§ **WORK INSTRUCTION**
Starting with the first line, output the data exactly through to the end.

Collected data entries:
________________________________________

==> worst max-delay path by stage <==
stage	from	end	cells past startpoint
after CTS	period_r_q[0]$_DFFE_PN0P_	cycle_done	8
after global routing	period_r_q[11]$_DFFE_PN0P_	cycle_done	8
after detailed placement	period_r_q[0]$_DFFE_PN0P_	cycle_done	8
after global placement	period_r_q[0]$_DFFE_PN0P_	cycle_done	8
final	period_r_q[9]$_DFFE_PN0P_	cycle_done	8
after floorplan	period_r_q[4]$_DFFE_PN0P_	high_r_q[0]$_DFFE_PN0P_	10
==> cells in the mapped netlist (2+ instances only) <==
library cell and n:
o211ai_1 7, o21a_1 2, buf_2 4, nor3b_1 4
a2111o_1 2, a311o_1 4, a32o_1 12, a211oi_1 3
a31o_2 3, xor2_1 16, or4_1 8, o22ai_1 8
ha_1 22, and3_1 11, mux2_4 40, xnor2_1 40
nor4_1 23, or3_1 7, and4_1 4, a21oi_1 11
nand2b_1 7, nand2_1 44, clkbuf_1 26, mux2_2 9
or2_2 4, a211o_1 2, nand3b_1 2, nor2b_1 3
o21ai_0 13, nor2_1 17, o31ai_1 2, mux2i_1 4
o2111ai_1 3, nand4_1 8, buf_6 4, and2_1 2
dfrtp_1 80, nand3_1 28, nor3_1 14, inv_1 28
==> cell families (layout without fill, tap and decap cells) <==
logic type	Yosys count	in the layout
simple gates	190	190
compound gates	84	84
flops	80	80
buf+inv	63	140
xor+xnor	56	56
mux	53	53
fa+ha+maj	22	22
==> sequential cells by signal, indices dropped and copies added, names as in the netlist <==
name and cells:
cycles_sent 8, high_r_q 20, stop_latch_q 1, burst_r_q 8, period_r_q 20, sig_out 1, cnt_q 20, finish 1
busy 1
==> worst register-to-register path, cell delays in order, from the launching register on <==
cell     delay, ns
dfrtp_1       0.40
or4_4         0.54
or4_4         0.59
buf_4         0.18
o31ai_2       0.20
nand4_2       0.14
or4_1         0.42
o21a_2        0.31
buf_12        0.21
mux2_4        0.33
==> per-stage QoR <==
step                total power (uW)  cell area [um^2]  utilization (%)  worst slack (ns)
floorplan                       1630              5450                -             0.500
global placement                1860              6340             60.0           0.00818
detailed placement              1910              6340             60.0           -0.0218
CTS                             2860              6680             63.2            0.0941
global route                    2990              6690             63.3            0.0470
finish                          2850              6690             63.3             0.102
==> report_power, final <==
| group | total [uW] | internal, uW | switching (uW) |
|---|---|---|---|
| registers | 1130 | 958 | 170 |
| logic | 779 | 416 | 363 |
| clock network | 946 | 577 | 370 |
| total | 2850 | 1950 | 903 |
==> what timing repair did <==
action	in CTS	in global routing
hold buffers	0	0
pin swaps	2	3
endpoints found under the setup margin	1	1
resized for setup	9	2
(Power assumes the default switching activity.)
File: src/rtl/if_fetch_if.sv
// rtl/if_fetch_if.sv - instruction-memory and IF/ID handshake bundle
interface if_fetch_if;
  import if_fetch_pkg::*;

  // instruction memory read port
  logic              imem_req;
  logic [ADDR_W-1:0] imem_addr;
  logic              imem_ack;
  logic [DATA_W-1:0] imem_rdata;

  // IF/ID boundary
  logic              valid;
  logic              ready;
  logic [ADDR_W-1:0] pc;
  logic [DATA_W-1:0] inst;

  modport master (
    output imem_req, imem_addr, valid, pc, inst,
    input  imem_ack, imem_rdata, ready
  );

  modport slave (
    input  imem_req, imem_addr, valid, pc, inst,
    output imem_ack, imem_rdata, ready
  );

endinterface

File: src/rtl/if_fetch_pc_reg.sv
// rtl/if_fetch_pc_reg.sv - program counter with sequential/branch next-pc mux
module if_fetch_pc_reg
  import if_fetch_pkg::*;
#(
  parameter logic [ADDR_W-1:0] RESET_PC = 32'h0000_0000
) (
  input  logic              clk,
  input  logic              rst,
  input  logic              inc_en,
  input  logic [ADDR_W-1:0] inc_base,
  input  logic              br_en,
  input  logic [ADDR_W-1:0] br_target,
  output logic [ADDR_W-1:0] pc_q
);

  logic [ADDR_W-1:0] pc_d;

  // Branch wins over the sequential step; the step wraps modulo 2^ADDR_W.
  always_comb begin
    pc_d = pc_q;
    if (br_en) begin
      pc_d = word_align(br_target);
    end else if (inc_en) begin
      pc_d = inc_base + ADDR_W'(4);
    end
  end

  // Program counter register
  always_ff @(posedge clk or negedge rst) begin
    if (!rst) begin
      pc_q <= RESET_PC;
    end else begin
      pc_q <= pc_d;
    end
  end

endmodule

________________________________________

§ **PROBLEM SOLUTION**
==> worst max-delay path by stage <==
stage	from	end	cells past startpoint
after CTS	period_r_q[0]$_DFFE_PN0P_	cycle_done	8
after global routing	period_r_q[11]$_DFFE_PN0P_	cycle_done	8
after detailed placement	period_r_q[0]$_DFFE_PN0P_	cycle_done	8
after global placement	period_r_q[0]$_DFFE_PN0P_	cycle_done	8
final	period_r_q[9]$_DFFE_PN0P_	cycle_done	8
after floorplan	period_r_q[4]$_DFFE_PN0P_	high_r_q[0]$_DFFE_PN0P_	10
==> cells in the mapped netlist (2+ instances only) <==
library cell and n:
o211ai_1 7, o21a_1 2, buf_2 4, nor3b_1 4
a2111o_1 2, a311o_1 4, a32o_1 12, a211oi_1 3
a31o_2 3, xor2_1 16, or4_1 8, o22ai_1 8
ha_1 22, and3_1 11, mux2_4 40, xnor2_1 40
nor4_1 23, or3_1 7, and4_1 4, a21oi_1 11
nand2b_1 7, nand2_1 44, clkbuf_1 26, mux2_2 9
or2_2 4, a211o_1 2, nand3b_1 2, nor2b_1 3
o21ai_0 13, nor2_1 17, o31ai_1 2, mux2i_1 4
o2111ai_1 3, nand4_1 8, buf_6 4, and2_1 2
dfrtp_1 80, nand3_1 28, nor3_1 14, inv_1 28
==> cell families (layout without fill, tap and decap cells) <==
logic type	Yosys count	in the layout
simple gates	190	190
compound gates	84	84
flops	80	80
buf+inv	63	140
xor+xnor	56	56
mux	53	53
fa+ha+maj	22	22
==> sequential cells by signal, indices dropped and copies added, names as in the netlist <==
name and cells:
cycles_sent 8, high_r_q 20, stop_latch_q 1, burst_r_q 8, period_r_q 20, sig_out 1, cnt_q 20, finish 1
busy 1
==> worst register-to-register path, cell delays in order, from the launching register on <==
cell     delay, ns
dfrtp_1       0.40
or4_4         0.54
or4_4         0.59
buf_4         0.18
o31ai_2       0.20
nand4_2       0.14
or4_1         0.42
o21a_2        0.31
buf_12        0.21
mux2_4        0.33
==> per-stage QoR <==
step                total power (uW)  cell area [um^2]  utilization (%)  worst slack (ns)
floorplan                       1630              5450                -             0.500
global placement                1860              6340             60.0           0.00818
detailed placement              1910              6340             60.0           -0.0218
CTS                             2860              6680             63.2            0.0941
global route                    2990              6690             63.3            0.0470
finish                          2850              6690             63.3             0.102
==> report_power, final <==
| group | total [uW] | internal, uW | switching (uW) |
|---|---|---|---|
| registers | 1130 | 958 | 170 |
| logic | 779 | 416 | 363 |
| clock network | 946 | 577 | 370 |
| total | 2850 | 1950 | 903 |
==> what timing repair did <==
action	in CTS	in global routing
hold buffers	0	0
pin swaps	2	3
endpoints found under the setup margin	1	1
resized for setup	9	2
(Power assumes the default switching activity.)
File: src/rtl/if_fetch_if.sv
// rtl/if_fetch_if.sv - instruction-memory and IF/ID handshake bundle
interface if_fetch_if;
  import if_fetch_pkg::*;

  // instruction memory read port
  logic              imem_req;
  logic [ADDR_W-1:0] imem_addr;
  logic              imem_ack;
  logic [DATA_W-1:0] imem_rdata;

  // IF/ID boundary
  logic              valid;
  logic              ready;
  logic [ADDR_W-1:0] pc;
  logic [DATA_W-1:0] inst;

  modport master (
    output imem_req, imem_addr, valid, pc, inst,
    input  imem_ack, imem_rdata, ready
  );

  modport slave (
    input  imem_req, imem_addr, valid, pc, inst,
    output imem_ack, imem_rdata, ready
  );

endinterface

File: src/rtl/if_fetch_pc_reg.sv
// rtl/if_fetch_pc_reg.sv - program counter with sequential/branch next-pc mux
module if_fetch_pc_reg
  import if_fetch_pkg::*;
#(
  parameter logic [ADDR_W-1:0] RESET_PC = 32'h0000_0000
) (
  input  logic              clk,
  input  logic              rst,
  input  logic              inc_en,
  input  logic [ADDR_W-1:0] inc_base,
  input  logic              br_en,
  input  logic [ADDR_W-1:0] br_target,
  output logic [ADDR_W-1:0] pc_q
);

  logic [ADDR_W-1:0] pc_d;

  // Branch wins over the sequential step; the step wraps modulo 2^ADDR_W.
  always_comb begin
    pc_d = pc_q;
    if (br_en) begin
      pc_d = word_align(br_target);
    end else if (inc_en) begin
      pc_d = inc_base + ADDR_W'(4);
    end
  end

  // Program counter register
  always_ff @(posedge clk or negedge rst) begin
    if (!rst) begin
      pc_q <= RESET_PC;
    end else begin
      pc_q <= pc_d;
    end
  end

endmodule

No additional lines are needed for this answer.